The training code for the Repeat-Copy Task is present in train_repeat_copy.py. Use the following command to train the model for 100,000 batches each with batch_size=1.
python3 train_repeat_copy.py
The default hyperparameters of the model have been set such that the model converges perfectly. A checkpoint of the current state of the model is automatically saved after every 10000 epochs. The final training information and the model weights can be retrieved from the last checkpoint. In order to play with the hyperparameters, one can use the following command to have a look at the usage of train_repeat_copy.py, and make changes accordingly:
python3 train_repeat_copy.py -h
To view the learning curves, the following command can be used:
python3 plot_learning_curve.py --json_path ./checkpoints/repeat-copy-task-100-batch-100000.json
This command will generate two plots - "Cost per sequence", where the cost is the average number of error bits per sequence and "BCEloss per sequence", which is the value of the BCEloss during training. Currently this will use the file ./checkpoints/repeat-copy-task-100-batch-100000.json to genrate the plots. To genrate the plots from some other checkpoint, the parameter json_path can be appropriately modified. These curves show that the model converges in the same fashion as the original paper, although it was observed that convergence was highly dependent on the value of seed. The curves generated by this command for a good seed (seed=100) are shown below:
The file evaluate_repeat_copy.py runs the evaluation code on a saved model by running the model on some random sequence with specified sequence-length and number of repetetions. In order to run the code, use the command:
python3 evaluate_repeat_copy.py --checkpoint_path ./checkpoints/repeat-copy-task-100-batch-100000.model --seq_len 10 --rep_len 10
./checkpoints/repeat-copy-task-100-batch-100000.model contains the model weights of a model trained with 100,000 batches with seed=100. The above command will perform the repeat-copy on a sequence of length 10 to produce a longer sequence with the input repeated 10 times in it. Use -h option to see the other hyperparametrs and make relevant changes accordingly.

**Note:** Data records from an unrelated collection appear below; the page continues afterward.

This is an optimization exercise on Yosys and OpenROAD, whose aim is small area, not a production implementation.
Only simulation tests tie the RTL to the original design; equivalence was not proved.
No activity file was given, so power comes from the tool's default toggle rates.

main:
Design phong_sphere_pixel_shader, start of the top module:
module phong_sphere_pixel_shader #(
	parameter int COORD_BITS    = 11,
	parameter int SHININESS_MAX = 255
) (
	input  logic                         clk,
	input  logic                         arst_n,
	input  logic                         pixel_in_valid,
	output logic                         pixel_in_ready,
	input  logic signed [COORD_BITS-1:0] pixel_in_pixel_x,
	input  logic signed [COORD_BITS-1:0] pixel_in_pixel_y,
	input  logic signed [15:0]           pixel_in_light_pos_x,
	input  logic signed [15:0]           pixel_in_light_pos_y,
	input  logic signed [15:0]           pixel_in_light_pos_z,
	input  logic [15:0]                  pixel_in_light_red,
	input  logic [15:0]                  pixel_in_light_green,
	input  logic [15:0]                  pixel_in_light_blue,
	input  logic                         pixel_in_light_is_directional,
	input  logic                         pixel_in_last_light,
	output logic                         shade_out_valid,
	input  logic                         shade_out_ready,
	output logic [15:0]                  shade_out_red,
	output logic [15:0]                  shade_out_green,
	output logic [15:0]                  shade_out_blue,
	output logic                         shade_out_outside_sphere,
	input  logic                         cfg_valid,
	output logic                         cfg_ready,
	input  logic [2:0]                   cfg_index,
	input  logic [47:0]                  cfg_data
);
Size: ~410 flip-flops, ~230 I/O pins.
==> flow/config.mk <==
export PLATFORM = sky130hd
export DESIGN_NAME = phong_sphere_pixel_shader
export DESIGN_NICKNAME = phong_sphere_pixel_shader
export VERILOG_FILES = /design/flow/design.v
export SDC_FILE = /design/flow/constraint.sdc
export NUM_CORES = 4
export LEC_CHECK = 0
export CAP_MARGIN = 20
export CORE_MARGIN = 2
export CORE_UTILIZATION = 35
export SLEW_MARGIN = 20
==> flow/constraint.sdc <==
create_clock -name core_clock -period 14.0 [get_ports {clk}]
set_input_delay 2.8000 -clock core_clock [delete_from_list [all_inputs] [get_ports {clk}]]
set_output_delay 2.8000 -clock core_clock [all_outputs]
set_load 0.01 [all_outputs]
standard.sh (not shown) runs the stock make flow with config.mk's settings and CLKGATE_MAP_FILE= SYNTH_SCRIPT=/design/flow/synth_recipe.tcl, a recipe that flattens the netlist after the stock synthesis.
==> flow/flow/run.sh <==
#!/bin/bash
# The standard layout (the standard.sh, unchanged synthesis, floorplan, power grid,
# placement and routing), with two knobs the standard flow exposes through the
# environment: the port buffers use the smallest buffer cell, and the clock tree is
# built without dummy loads. Every tool's output goes to flow_standard.log here.
set -euo pipefail
export BUFFER_PORTS_ARGS="-buffer_cell sky130_fd_sc_hd__buf_1"
export CTS_ARGS="-sink_clustering_enable -repair_clock_nets -dont_use_dummy_load -buf_list sky130_fd_sc_hd__clkbuf_2 -sink_clustering_size 16"
bash standard.sh > flow_standard.log 2>&1
#### Input delta (the feature branch over main)
- ABC_AREA: unset -> 1
==> flow/flow/run.sh <==
#!/bin/bash
# The standard layout (the standard.sh: unchanged synthesis, floorplan, power grid,
# placement and routing) with knobs the standard flow reads from the environment:
#  - the port buffers use the smallest buffer cell (buf_1);
#  - the clock tree is built from clkbuf_2 cells, clustered 16 sinks a buffer, without
#    dummy loads.
# All tool output of the make run goes to flow_standard.log in this folder; ORFS also
# keeps each step's own log under orfs/logs.
set -euo pipefail
export BUFFER_PORTS_ARGS="-buffer_cell sky130_fd_sc_hd__buf_1"
export CTS_ARGS="-sink_clustering_enable -repair_clock_nets -dont_use_dummy_load -buf_list sky130_fd_sc_hd__clkbuf_2 -sink_clustering_size 16"
bash standard.sh > flow_standard.log 2>&1
--- outcome ---
Going from main to the feature branch, the count of clock-buffer cells in the layout was found to have gone down by 2.
Taking main as the reference, in the feature branch initial cell density of the core roughly the same; combinational fraction of design power lower; count of non-CTS inverters in the layout higher; setup TNS after final layout roughly the same.
Global-route met2 utilization: the feature branch vs main down 0.39 points
Comparing the feature branch and main, the higher multi-input gate share of the layout cell area is on main.
From main to the feature branch the numbers moved as follows: depth of the worst register-to-register path moved up; worst hold slack moved down; global-route wire length before repair moved up.

---

== run A ==
phong_sphere_pixel_shader again, from the RTL that the note above started with.
## phong_sphere_pixel_shader
module phong_sphere_pixel_shader #(
	parameter int COORD_BITS    = 11,
	parameter int SHININESS_MAX = 255
) (
	input  logic                         clk,
	input  logic                         arst_n,
	input  logic                         pixel_in_valid,
	output logic                         pixel_in_ready,
	input  logic signed [COORD_BITS-1:0] pixel_in_pixel_x,
	input  logic signed [COORD_BITS-1:0] pixel_in_pixel_y,
	input  logic signed [15:0]           pixel_in_light_pos_x,
	input  logic signed [15:0]           pixel_in_light_pos_y,
	input  logic signed [15:0]           pixel_in_light_pos_z,
	input  logic [15:0]                  pixel_in_light_red,
	input  logic [15:0]                  pixel_in_light_green,
	input  logic [15:0]                  pixel_in_light_blue,
	input  logic                         pixel_in_light_is_directional,
	input  logic                         pixel_in_last_light,
	output logic                         shade_out_valid,
	input  logic                         shade_out_ready,
	output logic [15:0]                  shade_out_red,
	output logic [15:0]                  shade_out_green,
	output logic [15:0]                  shade_out_blue,
	output logic                         shade_out_outside_sphere,
	input  logic                         cfg_valid,
	output logic                         cfg_ready,
	input  logic [2:0]                   cfg_index,
	input  logic [47:0]                  cfg_data
);
	localparam logic [5:0]
		S_IDLE = 6'd0,  S_D0 = 6'd1,   S_D1 = 6'd2,   S_D2 = 6'd3,   S_D3 = 6'd4,
		S_DC = 6'd5,    S_ZA = 6'd6,   S_ZB = 6'd7,   S_V0 = 6'd8,   S_V1 = 6'd9,
		S_V2 = 6'd10,   S_V3 = 6'd11,  S_SQ0 = 6'd12, S_SA = 6'd13,  S_SB = 6'd14,
		S_AL = 6'd15,   S_L0 = 6'd16,  S_L1 = 6'd17,  S_N0 = 6'd18,  S_N1 = 6'd19,
		S_N2 = 6'd20,   S_NZ = 6'd21,  S_DM = 6'd22,  S_DT0 = 6'd23, S_DT1 = 6'd24,
		S_DT2 = 6'd25,  S_DT3 = 6'd26, S_RZ = 6'd27,  S_R1 = 6'd28,  S_R2 = 6'd29,
		S_R3 = 6'd30,   S_R4 = 6'd31,  S_PC = 6'd32,  S_PM = 6'd33,  S_PS = 6'd34,
  ...
Settings: LEC_CHECK=0, ABC_AREA=1, CAP_MARGIN=20, CORE_MARGIN=2, CORE_UTILIZATION=35, SLEW_MARGIN=20; clock period 14.0 ns.
==> flow/flow/run.sh <==
#!/bin/bash
# The standard layout (the standard.sh: unchanged synthesis, floorplan, power grid,
# placement and routing) with knobs the standard flow reads from the environment:
#  - the port buffers use the smallest buffer cell (buf_1);
#  - the clock tree is built from clkbuf_2 and clkbuf_4 cells, clustered 20 sinks a buffer, without
#    dummy loads.
# All tool output of the make run goes to flow_standard.log in this folder; ORFS also
# keeps each step's own log under orfs/logs.
set -euo pipefail
export BUFFER_PORTS_ARGS="-buffer_cell sky130_fd_sc_hd__buf_1"
export CTS_ARGS="-sink_clustering_enable -repair_clock_nets -dont_use_dummy_load -buf_list {sky130_fd_sc_hd__clkbuf_2 sky130_fd_sc_hd__clkbuf_4} -sink_clustering_size 20"
bash standard.sh > flow_standard.log 2>&1
Edits applied to the flow inputs when going from run A to run B:
- ABC_AREA: 1 -> unset
==> flow/flow/run.sh <==
#!/bin/bash
# The standard layout (the standard.sh, unchanged synthesis, floorplan, power grid,
# placement and routing), with two knobs the standard flow exposes through the
# environment: the port buffers use the smallest buffer cell, and the clock tree is
# built without dummy loads. Every tool's output goes to flow_standard.log here.
set -euo pipefail
export BUFFER_PORTS_ARGS="-buffer_cell sky130_fd_sc_hd__buf_1"
export CTS_ARGS="-sink_clustering_enable -repair_clock_nets -dont_use_dummy_load -buf_list sky130_fd_sc_hd__clkbuf_8 -sink_clustering_size 30"
bash standard.sh > flow_standard.log 2>&1
==> results.txt <==
Result: PASS for each of run B and run A
Run A vs run B, worst setup path endpoint: B[2] vs LEN[0]
The die area of run B is higher than that of run A.
Clock power share, run B and run A: larger value in run B
Run B vs run A, final cell count went down by about 12%.
Reported for run B and run A, number of buffers inserted to repair setup after CTS turned out identical to the last digit.
Number of multi-input combinational cells in the layout was lower in run B than in run A.
~same number of filler cells placed in the layout in run B and run A
### run B -> run C
==> flow/run.sh (new file) <==
#!/bin/bash
# synth_recipe.tcl (not shown) runs the flow's synth.tcl, then flattens the netlist and writes it again
# the make line also repeats each setting of config.mk as NAME=value (left out here)
make -C /OpenROAD-flow-scripts/flow DESIGN_CONFIG=/design/flow/config.mk WORK_HOME=/design/flow/orfs CLKGATE_MAP_FILE= SYNTH_SCRIPT=/design/flow/synth_recipe.tcl finish
removed: flow/flow/run.sh
removed: flow/standard.sh
### Flow results
Each of the runs, namely run C and run B, reached the end of the flow and came out clean.
Compared with run B, run C shows switching power higher by 14%.
Delta (run C minus run B): synthesis-to-finish area growth now larger, ratio of final minimum period to clock period picked up an extra 3.0 points, combinational power saw an increase, leakage power summed over all cells went up about 9%.
Share of cell area taken by multi-input logic gates was higher in run B than in run C.
Of the two candidates, run B has the better worst slew slack as a fraction of its limit and run C the worse one.
[compare] base=run B new=run C: count of TritonRoute iterations in the first routing pass fell by 2, maximum frequency went down 4.3%.
Modified inputs, run D compared to run C
==> flow/flow/run.sh (new file) <==
#!/bin/bash
# The standard layout (the standard.sh, unchanged synthesis, floorplan, power grid,
# placement and routing), with two knobs the standard flow exposes through the
# environment: the port buffers use the smallest buffer cell, and the clock tree is
# built without dummy loads. Every tool's output goes to flow_standard.log here.
set -euo pipefail
export BUFFER_PORTS_ARGS="-buffer_cell sky130_fd_sc_hd__buf_1"
export CTS_ARGS="-sink_clustering_enable -repair_clock_nets -dont_use_dummy_load -buf_list sky130_fd_sc_hd__clkbuf_4 -sink_clustering_size 20"
bash standard.sh > flow_standard.log 2>&1
==> flow/standard.sh (new file) <==
#!/bin/bash
# synth_recipe.tcl (not shown) runs the flow's synth.tcl, then flattens the netlist and writes it again
# the make line also repeats each setting of config.mk as NAME=value (left out here)
make -C /OpenROAD-flow-scripts/flow DESIGN_CONFIG=/design/flow/config.mk WORK_HOME=/design/flow/orfs CLKGATE_MAP_FILE= SYNTH_SCRIPT=/design/flow/synth_recipe.tcl "${@:-finish}"
removed: flow/run.sh
### Flow results
- The proportion of power drawn by combinational gates of run D falls short of that of run C by 0.4 points.
- Comparing run D and run C, the lower multi-input gate share of the layout cell area is on run C.
- Summary of run D over run C: design internal power saw a decrease, post-detailed-placement cell area saw a decrease, relative area change from synthesis to final layout saw a decrease, sequential share of layout area saw an increase.

---

phong_sphere_pixel_shader again, from the RTL that the note above started with.
export LEC_CHECK = 0
export CAP_MARGIN = 20
export CORE_MARGIN = 2
export CORE_UTILIZATION = 35
export SLEW_MARGIN = 20
create_clock -name core_clock -period 14.0 [get_ports {clk}]
==> flow/flow/run.sh <==
#!/bin/bash
# The standard layout (the standard.sh, unchanged synthesis, floorplan, power grid,
# placement and routing), with two knobs the standard flow exposes through the
# environment: the port buffers use the smallest buffer cell, and the clock tree is
# built without dummy loads. Every tool's output goes to flow_standard.log here.
set -euo pipefail
export BUFFER_PORTS_ARGS="-buffer_cell sky130_fd_sc_hd__buf_1"
export CTS_ARGS="-sink_clustering_enable -repair_clock_nets -dont_use_dummy_load"
bash standard.sh > flow_standard.log 2>&1
The baseline passed the timing, design-rule and antenna checks.
Rerun with:
==> flow/flow/run.sh (replaced) <==
#!/bin/bash
# The standard layout (the standard.sh: unchanged synthesis, floorplan, power grid,
# placement and routing) with knobs the standard flow reads from the environment:
#  - the port buffers use the smallest buffer cell (buf_1);
#  - the clock tree is built from clkbuf_2 cells, clustered 12 sinks a buffer, without
#    dummy loads.
# All tool output of the make run goes to flow_standard.log in this folder; ORFS also
# keeps each step's own log under orfs/logs.
set -euo pipefail
export BUFFER_PORTS_ARGS="-buffer_cell sky130_fd_sc_hd__buf_1"
export CTS_ARGS="-sink_clustering_enable -repair_clock_nets -dont_use_dummy_load -buf_list sky130_fd_sc_hd__clkbuf_2 -sink_clustering_size 12"
bash standard.sh > flow_standard.log 2>&1
- ABC_AREA: not set -> 1
Global-route usage rises by 1.4 points.
Cell count rises by about 15%.
Final area falls by 4.3%.
Worst setup slack is better by 0.58 ns.
Total power falls by 16%.
Sequential share of layout area rises by 1.9 points.
Via count rises by 5.8%.

## what the ideal ports hide
How much do the figures lean on ideal ports? The routed layouts below were timed once more, with nothing changed but the port constraints. Step 1: set_driving_cell puts a clkbuf_16 on clk and a buf_2 on each other input, an assumption about the parent block. Step 2 also shifts input and output timing later by t, the mid clock arrival at the registers, as if the neighbouring blocks saw the same clock. Slacks: ideal ports / drivers / drivers and shift; pairs: ideal ports / drivers.
| run | shift t [ns] | setup slack, ns | worst slew at a driven data input, ns |
|---|---|---|---|
| main | 1.162 | 4.750 / 4.750 / 3.921 | 0.06 |
| the feature branch | 1.123 | 5.097 / 5.097 / 4.449 | 0.08 |
| run A | 0.901 | 5.143 / 5.143 / 4.424 | 0.10 |
| run B | 0.705 | 4.597 / 4.627 / 3.922 | 0.07 |
| run C | 0.668 | 4.177 / 4.217 / 3.549 | 0.08 |
| run D | 0.903 | 4.780 / 4.805 / 3.908 | 0.06 |
| the first run of note 3 | 0.631 | 4.517 / 4.555 / 3.924 | 0.06 |
| the second run of note 3 | 1.123 | 5.097 / 5.097 / 4.449 | 0.08 |
After both steps setup and hold are still met in every run listed. For run D, which loses most, drivers alone change the setup slack by +0.025 ns; drivers and shift together by -0.872 ns.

Note: Model-specific hyperparameters such as the controller size, memory size etc, should be the same for the train_repeat_copy.py and evaluate_repeat_copy.py so that the stored weights can be successfully loaded during evaluation.
Here are some of the images produced by evaluate_repeat_copy.py using the stored weights:
Input, Target and Output result for the repeat-copy taks with sequence-length=10 and repetetion-length= 10
Input Sequence
Note that two extra rows and two extra columns are added to the input to signify the end of sequence marker and the expected number of repetetions. In particular, the bottom-rightmost cell corresponds to the desired number of repetetions of the input pattern (10 in this case), and the intersection of the last-second rows and columns is the end-of-sequence marker.
Target Sequence
Output Sequence
This work has been inspired by this excellent implementation(https://github.com/loudinthecloud/pytorch-ntm.git). Some compenents of the code such as the LSTMController and some other functions have been directly taken from here and that code has been appropriately annotated in comments. The default hyperparameters used for training of both the tasks have also been obtained from this repository only.